Materials and methods: There were 160 patients with proximal MCA occlusion at six centers in this institutional review board-approved multicenter EVT registry. Angiograms were analyzed at a blinded core laboratory, and collateral vessel status was assessed by using the American Society of Interventional and Therapeutic Neuroradiology (ASITN)/Society of Interventional Radiology (SIR) collateral vessel grading system, while reperfusion was assessed by using the Thrombolysis in Cerebral Infarction (TICI) scale. Good outcome was defined as a modified Rankin Scale score of 0-2 at follow-up. Binary logistic regression analysis was performed by using parameters with P < .2 in univariate analysis.

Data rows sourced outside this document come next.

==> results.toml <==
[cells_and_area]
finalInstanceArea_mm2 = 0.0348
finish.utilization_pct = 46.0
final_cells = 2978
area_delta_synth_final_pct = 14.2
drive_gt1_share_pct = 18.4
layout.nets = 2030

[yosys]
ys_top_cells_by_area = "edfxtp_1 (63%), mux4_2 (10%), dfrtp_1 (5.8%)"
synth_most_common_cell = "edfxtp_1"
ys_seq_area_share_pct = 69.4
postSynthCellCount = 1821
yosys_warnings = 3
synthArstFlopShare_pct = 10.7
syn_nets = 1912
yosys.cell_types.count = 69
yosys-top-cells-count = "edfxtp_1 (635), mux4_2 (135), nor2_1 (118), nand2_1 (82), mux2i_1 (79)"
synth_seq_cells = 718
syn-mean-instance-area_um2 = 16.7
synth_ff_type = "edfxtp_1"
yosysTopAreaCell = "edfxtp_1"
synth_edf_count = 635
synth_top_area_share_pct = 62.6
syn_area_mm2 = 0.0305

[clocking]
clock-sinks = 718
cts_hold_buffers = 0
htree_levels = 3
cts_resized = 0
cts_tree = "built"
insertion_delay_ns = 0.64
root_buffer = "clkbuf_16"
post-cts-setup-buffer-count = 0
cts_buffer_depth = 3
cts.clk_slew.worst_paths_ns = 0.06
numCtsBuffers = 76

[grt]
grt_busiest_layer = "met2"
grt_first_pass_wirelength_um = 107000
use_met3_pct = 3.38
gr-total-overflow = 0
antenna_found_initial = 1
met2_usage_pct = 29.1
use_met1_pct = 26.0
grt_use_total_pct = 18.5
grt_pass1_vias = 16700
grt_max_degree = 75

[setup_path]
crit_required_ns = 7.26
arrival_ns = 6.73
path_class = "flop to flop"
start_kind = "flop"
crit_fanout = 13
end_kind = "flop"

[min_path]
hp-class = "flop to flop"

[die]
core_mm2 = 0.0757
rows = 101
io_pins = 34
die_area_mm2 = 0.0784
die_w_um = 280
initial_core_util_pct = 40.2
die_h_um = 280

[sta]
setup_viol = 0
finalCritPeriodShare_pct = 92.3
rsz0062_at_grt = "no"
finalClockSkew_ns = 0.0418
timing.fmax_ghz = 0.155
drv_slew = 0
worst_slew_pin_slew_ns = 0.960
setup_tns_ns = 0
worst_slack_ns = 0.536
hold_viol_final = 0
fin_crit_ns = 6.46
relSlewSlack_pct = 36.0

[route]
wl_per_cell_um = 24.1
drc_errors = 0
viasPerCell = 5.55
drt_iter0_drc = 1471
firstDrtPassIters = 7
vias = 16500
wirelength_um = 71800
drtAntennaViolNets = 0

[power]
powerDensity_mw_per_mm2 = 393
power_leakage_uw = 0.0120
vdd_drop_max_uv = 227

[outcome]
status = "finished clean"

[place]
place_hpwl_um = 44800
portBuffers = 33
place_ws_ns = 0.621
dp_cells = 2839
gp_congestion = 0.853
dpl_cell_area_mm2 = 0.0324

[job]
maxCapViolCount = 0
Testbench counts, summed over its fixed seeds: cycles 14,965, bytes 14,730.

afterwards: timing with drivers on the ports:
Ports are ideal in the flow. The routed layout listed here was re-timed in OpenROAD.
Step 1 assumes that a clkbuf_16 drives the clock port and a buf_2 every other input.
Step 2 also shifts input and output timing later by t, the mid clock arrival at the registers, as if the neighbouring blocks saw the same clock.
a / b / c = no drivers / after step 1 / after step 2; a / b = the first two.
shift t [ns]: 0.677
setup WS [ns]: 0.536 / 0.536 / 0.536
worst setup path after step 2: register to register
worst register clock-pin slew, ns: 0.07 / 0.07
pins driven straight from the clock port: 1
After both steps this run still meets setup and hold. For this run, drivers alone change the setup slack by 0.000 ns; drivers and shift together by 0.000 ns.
From an optimization exercise on the open Yosys and OpenROAD flow, aimed at small area, a short achievable clock period and few clock cycles per item; shortcuts taken in it are not production practice.
Only simulation tests tie the RTL to the original design; equivalence was not proved.
Power figures rest on the tool's default switching activity, not on a simulated workload.

// conv_engine
module conv_engine (
	input  wire                                 clk,
	input  wire                                 rst_n,
	input  wire                                 start,
	input  wire [1:0]                           op,
	input  wire                                 in_valid,
	output logic                                in_ready,
	input  wire [4*16-1:0]       in_ifm,
	input  wire [4*16-1:0]       in_wgt,
	input  wire                                 in_last,
	output logic                                out_valid,
	input  wire                                 out_ready,
	output logic [4*16-1:0]      out_data,
	output logic                                out_last,
	output logic                                done
);
For scale: roughly 4200 cells after synthesis, ~200 I/O pins.
Settings: LEC_CHECK=0, CAP_MARGIN=20, CORE_MARGIN=2, CORE_UTILIZATION=40, SETUP_SLACK_MARGIN=5, SLEW_MARGIN=20; clock period 10.0 ns.
standard.sh (not shown) runs the stock make flow with config.mk's settings and CLKGATE_MAP_FILE= SYNTH_SCRIPT=/design/flow/synth_recipe.tcl, a recipe that flattens the netlist after the stock synthesis.
==> flow/flow/run.sh <==
#!/bin/bash
set -euo pipefail
M=${MARGIN:-6.6}
sed "s/SETUP_SLACK_MARGIN=[0-9.]*/SETUP_SLACK_MARGIN=$M/" standard.sh > standard_margin.sh
grep -q "SETUP_SLACK_MARGIN=$M" standard_margin.sh
bash standard_margin.sh > standard.log 2>&1
Testbench counts at the start, summed over its fixed seeds: cycles 14,572, tiles 384.
==> next run, changes <==
==> flow/flow/run.sh (replaced) <==
#!/bin/bash
set -euo pipefail
M=6.65
sed -e "s/SETUP_SLACK_MARGIN=[0-9.]*/SETUP_SLACK_MARGIN=$M/" \
    -e "s/\"\${@:-finish}\"/BUFFER_PORTS_ARGS='-buffer_cell sky130_fd_sc_hd__buf_1' \"\${@:-finish}\"/" \
    standard.sh > standard_tuned.sh
grep -q "SETUP_SLACK_MARGIN=$M" standard_tuned.sh
grep -q "BUFFER_PORTS_ARGS" standard_tuned.sh
bash standard_tuned.sh > standard.log 2>&1
- CORE_UTILIZATION: 40 -> 60
- CTS_CLUSTER_DIAMETER: not set -> 120
- CTS_CLUSTER_SIZE: not set -> 24
- PLACE_DENSITY: not set -> 0.75
The new run completed with no timing, DRC or antenna violations.
Maximum frequency came out higher by 0.52%.
Worst setup slack improves by 17 ps.
Routed wire length came out lower by 7.0%.
Sequential power barely changes.
Area after synthesis does not change.
Worst hold slack improves by 20 ps.
Power came out lower by 6.5%.
Non-clock buffer count came out lower by 14.
Final area came out lower by 6.7%.
Core utilization came out higher by 18 points.
Sequential share of layout area came out higher by 2.1 points.
==> next run, changes <==
- CORE_UTILIZATION: 60 -> 70
- CTS_CLUSTER_DIAMETER: 120 -> 100
- PLACE_DENSITY: 0.75 -> not set
What happened:
- final area hardly moves
- flip-flop and latch count does not change
- setup slack loses 14 ps
- worst hold slack gains 5.0 ps
- utilization goes up by 11 points
- routed wire length is lower by 1.5%
- global-route usage climbs by 4.9 points
==> next run, changes <==
==> flow/flow/run.sh (replaced) <==
#!/bin/bash
set -euo pipefail
M=${MARGIN:-6.6}
sed "s/SETUP_SLACK_MARGIN=[0-9.]*/SETUP_SLACK_MARGIN=$M/" standard.sh > standard_margin.sh
grep -q "SETUP_SLACK_MARGIN=$M" standard_margin.sh
bash standard_margin.sh > standard.log 2>&1
- CORE_UTILIZATION: 70 -> 55
- CTS_CLUSTER_DIAMETER: 100 -> not set
- CTS_CLUSTER_SIZE: 24 -> not set
Non-clock buffer count is lower by 2.
Final cell count climbs by a few percent.
Global-route usage goes down by 5.9 points.
Via count fell by a few percent.
==> next run, changes <==
==> flow/flow/run.sh (replaced) <==
#!/bin/bash
set -euo pipefail
M=${MARGIN:-7.0}
sed "s/SETUP_SLACK_MARGIN=[0-9.]*/SETUP_SLACK_MARGIN=$M/" standard.sh > standard_margin.sh
grep -q "SETUP_SLACK_MARGIN=$M" standard_margin.sh
bash standard_margin.sh > standard.log 2>&1
The new run completed without violations; clock-buffer cell count is lower by 1; final area goes up by 12%; power increases by 15%; die area does not change; core utilization rose by 7.7 points; wire length came out higher by 26%.


== run A ==
Another version of the RTL of conv_engine (not shown whole).
For scale: ~4200 cells after synthesis, ~200 I/O pins, roughly 42000 um2 of cells after synthesis.
clock: 10.0 ns
lec_check: 0
cap_margin: 20
core_margin: 2
core_utilization: 60
cts_cluster_diameter: 120
cts_cluster_size: 24
setup_slack_margin: 5
slew_margin: 20
==> flow/flow/run.sh <==
#!/bin/bash
set -euo pipefail
M=6.55
sed -e "s/SETUP_SLACK_MARGIN=[0-9.]*/SETUP_SLACK_MARGIN=$M/" \
    -e "s/\"\${@:-finish}\"/BUFFER_PORTS_ARGS='-buffer_cell sky130_fd_sc_hd__buf_1' \"\${@:-finish}\"/" \
    standard.sh > standard_tuned.sh
grep -q "SETUP_SLACK_MARGIN=$M" standard_tuned.sh
grep -q "BUFFER_PORTS_ARGS" standard_tuned.sh
bash standard_tuned.sh > standard.log 2>&1
Testbench counts of run A, summed over its fixed seeds: cycles 14,572, tiles 384.
Edits applied to the flow inputs when going from run A to run B:
--- a/flow/flow/run.sh
+++ b/flow/flow/run.sh
@@ -1,5 +1,5 @@
 #!/bin/bash
 set -euo pipefail
-M=6.55
+M=6.75
 sed -e "s/SETUP_SLACK_MARGIN=[0-9.]*/SETUP_SLACK_MARGIN=$M/" \
     -e "s/\"\${@:-finish}\"/BUFFER_PORTS_ARGS='-buffer_cell sky130_fd_sc_hd__buf_1' \"\${@:-finish}\"/" \
### Flow results
Of run A and run B, the run reporting the lower pin count of the biggest net entering global routing was run B. Cmp run B vs run A: total clock network power lower in run B. Looking at run A and run B, the post-place instance area is a wash. Most utilized layer in the global route result = met1: run A; most utilized layer in the global route result = met2: run B. Multi-input gate share of total cell area (higher): run A. Compared run B vs run A, and initial antenna violation count is down in run B. Compared with run A, in run B final clock period utilization by the worst path saw a decrease; clock group share of total power shows a reduction of 0.6 points; global-route wire length before repair moved up; final non-filler cell total higher; setup slack after layout shows an increase of 0.18 ns. Looking at finished layout cell area, run B sits above run A.
Edits applied to the flow inputs when going from run B to run C:
- CORE_UTILIZATION changed from 60 to 66
## What came out
- Run C drops more vias than run B.
- Run C against run B: post-layout total power about even, worst setup slack lost 0.066 ns.
Relative to run C, the following input files were edited for run D:
- swapping 66 for 60 in CORE_UTILIZATION
- putting ABC_AREA at 1 where nothing was set
Findings:
- Multi-input combinational gate total went up by more than 10% going from run C to run D.
- Run D vs. run C: setup slack of the critical path after layout now sits higher, via density per instance -5.3%, post-layout net count climbed 17%.
- Cmp run D vs run C: arrival time of data at the critical path endpoint lower in run D
- Measured against each other, run C and run D differ in average cell area after synthesis, the higher figure coming from run C.
- A startpoint of the worst setup timing path of u_operands.y_q[43]$_DFF_P_ is what run D shows, while s_q[16]$_DFF_P_ belongs to run C.
--- input diff run D..run E ---
- ABC_AREA no longer set, was 1
--- a/flow/flow/run.sh
+++ b/flow/flow/run.sh
@@ -1,5 +1,5 @@
 #!/bin/bash
 set -euo pipefail
-M=6.75
+M=6.65
 sed -e "s/SETUP_SLACK_MARGIN=[0-9.]*/SETUP_SLACK_MARGIN=$M/" \
     -e "s/\"\${@:-finish}\"/BUFFER_PORTS_ARGS='-buffer_cell sky130_fd_sc_hd__buf_1' \"\${@:-finish}\"/" \
==> notes.md <==
Compared run E vs run D, and setup slack is down in run E. Diff run D -> run E | total of clock buffers placed in the layout | up by a little under 10%. NOTE non-clock inverter total of the final layout run D->run E decreased by more than a quarter. Delta (run E minus run D): detail-routed net length per standard cell up about 1.2%, share of power burned in the clock network up 0.3 points.

separate check: timing with driven ports:
How much do the figures lean on ideal ports? The routed layouts below were timed once more, with nothing changed but the port constraints.
Step 1: set_driving_cell puts a clkbuf_16 on clk and a buf_2 on each other input, an assumption about the parent block.
Step 2 adds t to the input delays and takes it off the output delays; t is the mean of the earliest and latest rising clock arrival at the registers after step 1. Input paths then give back, and output paths get back, about the clock's delay inside the block.
Slacks: ideal / step 1 / step 2; pairs: ideal / step 1.
run	shift t [ns]	slack for setup (ns)	hold WS [ns]	worst data-port slew with drivers (ns)
the first run of note 1	0.714	6.661 / 6.597 / 6.083	0.297 / 0.297 / 0.297	0.07
the second run of note 1	0.697	6.679 / 6.679 / 6.523	0.317 / 0.317 / 0.317	0.05
the third run of note 1	0.653	6.665 / 6.665 / 6.426	0.322 / 0.322 / 0.322	0.06
the fourth run of note 1	0.669	6.658 / 6.588 / 6.086	0.322 / 0.322 / 0.322	0.05
the fifth run of note 1	0.699	6.686 / 6.640 / 6.477	0.320 / 0.320 / 0.320	0.06
run A	0.701	6.610 / 6.610 / 6.513	0.321 / 0.321 / 0.321	0.06
run B	0.708	6.794 / 6.723 / 6.582	0.312 / 0.312 / 0.312	0.06
run C	0.694	6.728 / 6.728 / 6.690	0.329 / 0.329 / 0.329	0.06
run D	0.723	6.733 / 6.696 / 6.577	0.320 / 0.320 / 0.320	0.06
run E	0.706	6.682 / 6.682 / 6.682	0.325 / 0.325 / 0.325	0.07
After both steps setup and hold are still met in every run listed. For the first run of note 1, which loses most, drivers alone change the setup slack by -0.064 ns; drivers and shift together by -0.578 ns.
What follows belongs to an exercise in optimizing a design on an open flow for small area, a short achievable clock period and few clock cycles per item; a production flow would make more cautious choices. Function was checked by simulation only, so behaviour that the tests miss may differ from the original.

run 1:
==> flow/design.v (excerpt) <==
module alu_mc (
    input  logic        clk,
    input  logic        reset,
    input  logic        start,
    input  logic        i,
    input  logic [31:0] SrcA,
    input  logic [31:0] SrcB,
    input  logic [3:0]  af,
    output logic        busy,
    output logic        done,
    output logic [31:0] Alures,
    output logic        Zero,
    output logic        Neg,
    output logic        ovfalu
);
Size: roughly 150 flip-flops.
clock: 7.5 ns
lec_check: 0
abc_area: 1
cap_margin: 40
core_margin: 2
core_utilization: 45
setup_slack_margin: 1.0
slew_margin: 20
run.sh (not shown) runs the stock make flow with config.mk's settings and CLKGATE_MAP_FILE= SYNTH_SCRIPT=/design/flow/synth_recipe.tcl, a recipe that flattens the netlist after the stock synthesis.
Testbench counts of run 1, summed over its fixed seeds: cycles 30,282, items 16,000.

Results: Good clinical outcome was attained in 62 (39%) of the 160 patients, and TICI 2b-3 reperfusion was achieved in 94 (59%) patients. Nineteen patients had ASITN/SIR collateral vessel grades of 0 or 1, 63 patients had a grade of 2, and 78 patients had grades of 3 or 4. Better collateral vessels were associated with higher reperfusion rates (21%, 48%, and 77% for ASITN/SIR grades of 0 or 1, 2, and 3 or 4, respectively; P < .001), a higher proportion of infarcts smaller than one-third of the MCA territory (32%, 48%, and 69% for ASITN/SIR grades of 0 or 1, 2, and 3 or 4, respectively; P < .001), and a higher proportion of good clinical outcome (11%, 35%, and 49% for ASITN/SIR grades of 0 or 1, 2, and 3 or 4, respectively; P = .007). At multivariable analysis, collateral vessel status independently predicted reperfusion, final infarct size, and clinical outcome. Within an onset-to-treatment time (OTT) of 0-3 hours, collateral vessel status predicted final infarct size and reperfusion. Within an OTT of 3-6 hours, it additionally predicted clinical outcome, with 53% of patients with ASITN/SIR grades of 3 or 4 having a good outcome, as compared with 0% of patients with grades of 0 or 1 and 27% of patients with a grade of 2 (P = .008).
Conclusion: In this patient population, collateral vessel status independently predicted the pivotal outcome parameters of reperfusion, infarct size, and clinical outcome. These data underscore the utility of patient selection for EVT on the basis of collateral vessel status.